How to Create a Viral Pinterest Pin
Anyone who frequently uses Pinterest for personal use, or to promote their own work, knows the value of a visually appealing pin. Even if you’re not looking for a great work planner or a recipe for beef bourguignon, there is no resisting a beautiful pin. If you’d like to increase your pin views, and especially repins, there is almost an exact science to the business.
Take these tips to make your pins the most pinned on Pinterest.
You’ve got your image selected and ready to pin, but before posting it to Pinterest let’s focus on the quality of the image. Vertical (wider across rather than longer in height) images are more appealing, as they indicate a professional photographic formatting. Pinners are drawn to images that they couldn’t necessarily snap with their own camera.

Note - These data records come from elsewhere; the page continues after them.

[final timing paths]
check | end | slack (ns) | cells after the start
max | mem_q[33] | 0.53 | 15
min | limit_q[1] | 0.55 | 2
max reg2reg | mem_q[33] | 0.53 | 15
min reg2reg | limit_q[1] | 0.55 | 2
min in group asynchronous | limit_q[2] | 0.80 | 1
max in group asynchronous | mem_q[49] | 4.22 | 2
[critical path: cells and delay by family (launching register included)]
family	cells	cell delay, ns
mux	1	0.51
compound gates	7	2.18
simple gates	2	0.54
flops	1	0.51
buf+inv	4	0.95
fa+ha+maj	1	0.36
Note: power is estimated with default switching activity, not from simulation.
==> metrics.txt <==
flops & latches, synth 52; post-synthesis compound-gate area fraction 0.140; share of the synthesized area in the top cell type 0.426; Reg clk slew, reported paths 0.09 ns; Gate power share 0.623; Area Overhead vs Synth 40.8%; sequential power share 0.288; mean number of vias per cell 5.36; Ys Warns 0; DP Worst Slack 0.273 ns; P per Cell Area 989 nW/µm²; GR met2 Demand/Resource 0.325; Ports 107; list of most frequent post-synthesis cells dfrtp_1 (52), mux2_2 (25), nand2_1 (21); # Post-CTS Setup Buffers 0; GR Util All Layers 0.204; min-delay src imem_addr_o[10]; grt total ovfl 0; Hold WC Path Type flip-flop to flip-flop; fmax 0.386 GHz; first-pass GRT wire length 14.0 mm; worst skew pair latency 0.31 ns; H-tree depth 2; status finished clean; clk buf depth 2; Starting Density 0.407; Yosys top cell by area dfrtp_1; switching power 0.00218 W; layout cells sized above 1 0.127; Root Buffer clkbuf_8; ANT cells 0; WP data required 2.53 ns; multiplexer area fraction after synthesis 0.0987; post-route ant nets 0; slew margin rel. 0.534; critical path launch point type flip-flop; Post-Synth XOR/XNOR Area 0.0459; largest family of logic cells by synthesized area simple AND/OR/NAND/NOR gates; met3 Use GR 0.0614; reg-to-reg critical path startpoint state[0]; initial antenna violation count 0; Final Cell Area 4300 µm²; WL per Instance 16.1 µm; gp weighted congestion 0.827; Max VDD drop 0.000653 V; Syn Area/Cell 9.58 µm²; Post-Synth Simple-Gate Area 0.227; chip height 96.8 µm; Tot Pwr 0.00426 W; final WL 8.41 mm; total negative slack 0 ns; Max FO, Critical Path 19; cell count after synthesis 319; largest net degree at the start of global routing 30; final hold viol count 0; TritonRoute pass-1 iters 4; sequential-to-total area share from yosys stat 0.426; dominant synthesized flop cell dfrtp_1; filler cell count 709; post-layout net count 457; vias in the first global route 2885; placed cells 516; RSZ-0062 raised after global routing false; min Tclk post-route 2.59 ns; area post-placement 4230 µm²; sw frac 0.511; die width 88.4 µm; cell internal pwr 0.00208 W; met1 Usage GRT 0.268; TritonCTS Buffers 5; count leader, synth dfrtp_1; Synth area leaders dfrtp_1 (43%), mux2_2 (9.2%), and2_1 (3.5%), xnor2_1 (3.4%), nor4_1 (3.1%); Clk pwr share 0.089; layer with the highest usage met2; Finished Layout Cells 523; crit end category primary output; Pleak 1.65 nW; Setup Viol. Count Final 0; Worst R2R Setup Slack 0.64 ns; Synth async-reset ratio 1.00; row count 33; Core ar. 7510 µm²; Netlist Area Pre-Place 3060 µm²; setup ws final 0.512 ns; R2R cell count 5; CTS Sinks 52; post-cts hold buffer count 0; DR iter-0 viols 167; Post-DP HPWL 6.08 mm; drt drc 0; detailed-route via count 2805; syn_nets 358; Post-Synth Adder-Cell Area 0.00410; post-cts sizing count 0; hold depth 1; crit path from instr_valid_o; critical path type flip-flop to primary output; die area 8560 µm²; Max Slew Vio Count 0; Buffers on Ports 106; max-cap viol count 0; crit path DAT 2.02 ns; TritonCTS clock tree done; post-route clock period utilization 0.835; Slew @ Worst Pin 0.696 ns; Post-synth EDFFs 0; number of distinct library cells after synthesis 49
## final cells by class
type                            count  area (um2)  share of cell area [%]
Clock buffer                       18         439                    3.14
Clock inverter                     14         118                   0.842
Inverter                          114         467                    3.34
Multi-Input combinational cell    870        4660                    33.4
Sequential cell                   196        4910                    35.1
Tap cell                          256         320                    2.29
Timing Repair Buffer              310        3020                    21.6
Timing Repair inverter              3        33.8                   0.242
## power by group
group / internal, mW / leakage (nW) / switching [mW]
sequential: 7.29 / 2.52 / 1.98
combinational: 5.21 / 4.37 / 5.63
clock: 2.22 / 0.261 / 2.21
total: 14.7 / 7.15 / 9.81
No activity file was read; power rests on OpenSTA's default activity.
File: src/rtl/plugboard_config_ctrl.sv
// plugboard_config_ctrl: keystroke-programmed letter swap table with bulk clear and one-cycle lookup
module plugboard_config_ctrl #(
   parameter int MAX_PAIRS = 10
) (
   input  logic       i_clock,
   input  logic       i_resetn,
   input  logic       i_config_mode,
   input  logic       i_key_valid,
   input  logic [4:0] i_keyboardbutton,
   input  logic       i_clear_all,
   input  logic       i_lookup_valid,
   input  logic [4:0] i_lookup_in,
   output logic [4:0] o_lookup_out,
   output logic       o_lookup_out_valid,
   output logic [3:0] o_pair_count,
   output logic       o_pending,
   output logic       o_busy,
   output logic       o_error
);
   typedef enum logic [1:0] {WAIT_FIRST, WAIT_SECOND, CLEARING} state_t;
   state_t     r_state;
   logic [4:0] r_map [26];
   logic [4:0] r_first;
   logic [4:0] r_idx;
   logic [4:0] r_lookup_out;
   logic [3:0] r_pair_count;
   logic       r_error;
   logic       r_lookup_out_valid;
   logic       w_key;
   logic       w_code_free;
   assign w_key       = i_key_valid && i_config_mode && r_state != CLEARING;
   assign w_code_free = i_keyboardbutton <= 5'd25 && r_map[i_keyboardbutton] == i_keyboardbutton;
   assign o_lookup_out       = r_lookup_out;
   assign o_lookup_out_valid = r_lookup_out_valid;
   assign o_pair_count       = r_pair_count;
   assign o_pending          = r_state == WAIT_SECOND;
   assign o_busy             = r_state == CLEARING;
   assign o_error            = r_error;
   // pairing FSM: latches first letter, writes both table entries on the second, sweeps table back to identity on clear
   always_ff @(posedge i_clock) begin
      if (!i_resetn) begin
         r_state      <= WAIT_FIRST;
         r_first      <= '0;
         r_idx        <= '0;
         r_pair_count <= '0;
         r_error      <= 1'b0;
         for (int i = 0; i < 26; i++) r_map[i] <= 5'(i);
      end else begin
         r_error <= 1'b0;
         case (r_state)
            WAIT_FIRST: begin
               if (i_clear_all) begin
                  r_state <= CLEARING;
                  r_idx   <= '0;
               end else if (w_key) begin
                  if (!w_code_free || r_pair_count == 4'(MAX_PAIRS)) r_error <= 1'b1;
                  else begin
                     r_first <= i_keyboardbutton;
                     r_state <= WAIT_SECOND;
                  end
               end
            end
            WAIT_SECOND: begin
               if (i_clear_all) begin
                  r_state <= CLEARING;
                  r_idx   <= '0;
               end else if (!i_config_mode) r_state <= WAIT_FIRST;
               else if (w_key) begin
                  if (i_keyboardbutton == r_first) r_state <= WAIT_FIRST;
                  else if (!w_code_free) r_error <= 1'b1;
                  else begin
                     r_map[r_first]          <= i_keyboardbutton;
                     r_map[i_keyboardbutton] <= r_first;
                     r_pair_count            <= r_pair_count + 4'd1;
                     r_state                 <= WAIT_FIRST;
                  end
               end
            end
            default: begin
               r_map[r_idx] <= r_idx;
               if (r_idx == 5'd25) begin
                  r_pair_count <= '0;
                  r_state      <= WAIT_FIRST;
               end else r_idx <= r_idx + 5'd1;
            end
         endcase
      end
   end
   // lookup reads the table as held before this edge's write; out-of-range or mid-clear lookups pass through
   always_ff @(posedge i_clock) begin
      if (!i_resetn) begin
         r_lookup_out_valid <= 1'b0;
         r_lookup_out       <= '0;
      end else begin
         r_lookup_out_valid <= i_lookup_valid;
         if (i_lookup_valid)
            r_lookup_out <= (i_lookup_in > 5'd25 || r_state == CLEARING) ? i_lookup_in : r_map[i_lookup_in];
      end
   end
endmodule
`src/rtl/popcount_pattern_gen_if.sv`:
```
// Stream and control bundle for the weight-k pattern generator.
// The generator connects through the slave modport; the driving side uses master.
interface popcount_pattern_gen_if;
    logic       start;
    logic [3:0] weight;
    logic       busy;
    logic       out_valid;
    logic       out_ready;
    logic [7:0] out_data;
    logic       out_last;
    logic       done;
    logic       err;
    logic [6:0] count;

    modport master (
        output start, weight, out_ready,
        input  busy, out_valid, out_data, out_last, done, err, count
    );

    modport slave (
        input  start, weight, out_ready,
        output busy, out_valid, out_data, out_last, done, err, count
    );
endinterface

```
`src/rtl/popcount_pattern_gen.sv`:
```
// Enumerates every 8-bit word of popcount k in ascending order over a
// valid/ready stream, flagging the final word and counting accepted words.
module popcount_pattern_gen (
    input  logic                 clk,
    input  logic                 rst_n,
    popcount_pattern_gen_if.slave bus
);
    typedef enum logic [1:0] {IDLE, SCAN, DRAIN} state_e;

    state_e     state_q, state_d;
    logic [3:0] k_q, k_d;
    logic [7:0] cand_q, cand_d;
    logic       out_valid_q, out_valid_d;
    logic [7:0] out_data_q, out_data_d;
    logic       out_last_q, out_last_d;
    logic       done_q, done_d;
    logic       err_q, err_d;
    logic [6:0] count_q, count_d;

    logic [3:0] cand_weight;
    logic [8:0] ones_mask;
    logic [8:0] last_shifted;
    logic [7:0] last_word;
    logic       match;
    logic       is_last;
    logic       slot_free;
    logic       handshake;
    logic       start_ok;

    always_comb begin
        cand_weight = '0;
        for (int unsigned i = 0; i < 8; i++) begin
            cand_weight = cand_weight + {3'b000, cand_q[i]};
        end
    end

    // Highest word of weight k: k ones packed at the top of the byte.
    always_comb begin
        ones_mask    = (9'd1 << k_q) - 9'd1;
        last_shifted = ones_mask << (4'd8 - k_q);
        last_word    = last_shifted[7:0];
    end

    assign match     = (cand_weight == k_q);
    assign is_last   = (cand_q == last_word);
    assign slot_free = !out_valid_q || bus.out_ready;
    assign handshake = out_valid_q && bus.out_ready;
    assign start_ok  = bus.start && (bus.weight <= 4'd8);

    always_ff @(posedge clk or negedge rst_n) begin
        if (!rst_n) begin
            state_q <= IDLE;
        end else begin
            state_q <= state_d;
        end
    end

    always_comb begin
        state_d = state_q;
        unique case (state_q)
            IDLE:    if (start_ok) state_d = SCAN;
            SCAN:    if (match && slot_free && is_last) state_d = DRAIN;
            DRAIN:   if (handshake) state_d = IDLE;
            default: state_d = IDLE;
        endcase
    end

    always_comb begin
        k_d         = k_q;
        cand_d      = cand_q;
        out_valid_d = out_valid_q;
        out_data_d  = out_data_q;
        out_last_d  = out_last_q;
        done_d      = 1'b0;
        err_d       = 1'b0;
        count_d     = handshake ? count_q + 7'd1 : count_q;

        unique case (state_q)
            IDLE: begin
                if (start_ok) begin
                    k_d     = bus.weight;
                    cand_d  = '0;
                    count_d = '0;
                end else if (bus.start) begin
                    err_d = 1'b1;
                end
            end
            SCAN: begin
                if (match) begin
                    // A matching candidate waits here until the output slot frees up.
                    if (slot_free) begin
                        out_data_d  = cand_q;
                        out_valid_d = 1'b1;
                        out_last_d  = is_last;
                        if (!is_last) cand_d = cand_q + 8'd1;
                    end
                end else begin
                    cand_d = cand_q + 8'd1;
                    if (slot_free) out_valid_d = 1'b0;
                end
            end
            DRAIN: begin
                if (handshake) begin
                    out_valid_d = 1'b0;
                    out_last_d  = 1'b0;
                    done_d      = 1'b1;
                end
            end
            default: ;
        endcase
    end

    always_ff @(posedge clk or negedge rst_n) begin
        if (!rst_n) begin
            k_q         <= '0;
            cand_q      <= '0;
            out_valid_q <= 1'b0;
            out_data_q  <= '0;
            out_last_q  <= 1'b0;
            done_q      <= 1'b0;
            err_q       <= 1'b0;
            count_q     <= '0;
        end else begin
            k_q         <= k_d;
            cand_q      <= cand_d;
            out_valid_q <= out_valid_d;
            out_data_q  <= out_data_d;
            out_last_q  <= out_last_d;
            done_q      <= done_d;
            err_q       <= err_d;
            count_q     <= count_d;
        end
    end

    assign bus.busy      = (state_q != IDLE);
    assign bus.out_valid = out_valid_q;
    assign bus.out_data  = out_data_q;
    assign bus.out_last  = out_last_q;
    assign bus.done      = done_q;
    assign bus.err       = err_q;
    assign bus.count     = count_q;
endmodule

```
`src/flat_wrapper.sv`:
```
// flat-port wrapper written by rule: the top's interface ports become plain ports
module popcount_pattern_gen_flat 
  (clk, rst_n, bus_start, bus_weight, bus_out_ready, bus_busy, bus_out_valid, bus_out_data, bus_out_last, bus_done, bus_err, bus_count);
  popcount_pattern_gen_if bus_i ();
  input  logic clk;
  input  logic rst_n;
  input wire logic [$bits(bus_i.start)-1:0] bus_start;
  input wire logic [$bits(bus_i.weight)-1:0] bus_weight;
  input wire logic [$bits(bus_i.out_ready)-1:0] bus_out_ready;
  output wire logic [$bits(bus_i.busy)-1:0] bus_busy;
  output wire logic [$bits(bus_i.out_valid)-1:0] bus_out_valid;
  output wire logic [$bits(bus_i.out_data)-1:0] bus_out_data;
  output wire logic [$bits(bus_i.out_last)-1:0] bus_out_last;
  output wire logic [$bits(bus_i.done)-1:0] bus_done;
  output wire logic [$bits(bus_i.err)-1:0] bus_err;
  output wire logic [$bits(bus_i.count)-1:0] bus_count;
  assign bus_i.start = bus_start;
  assign bus_i.weight = bus_weight;
  assign bus_i.out_ready = bus_out_ready;
  assign bus_busy = bus_i.busy;
  assign bus_out_valid = bus_i.out_valid;
  assign bus_out_data = bus_i.out_data;
  assign bus_out_last = bus_i.out_last;
  assign bus_done = bus_i.done;
  assign bus_err = bus_i.err;
  assign bus_count = bus_i.count;
  popcount_pattern_gen u_core (.clk(clk), .rst_n(rst_n), .bus(bus_i));
endmodule
```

Pinterest tends to distort or resize photos that fall out of their ideal image ratio: 2:3 or 4:5. Have you ever uploaded a pin and thought, “That looks horrible!”? It’s probably because the orientation is not correct, or the sizing is off. Take time to edit your photos to the right size and quality to ensure more pins.
More on sizing for different pictures on Pinterest:
Profile Picture: This is a very important picture to have if you are hoping to create a great following on Pinterest. Focus on images that are 600×600 pixels, and you can resize them down easily.
Enlarged Pin: Congratulations, someone opened your pin! Now to get the full visual impact, make sure the image resizes to 735 pixels wide, and the height is adjusted per the picture. Anything below 735 pixels will be distorted and less professional looking.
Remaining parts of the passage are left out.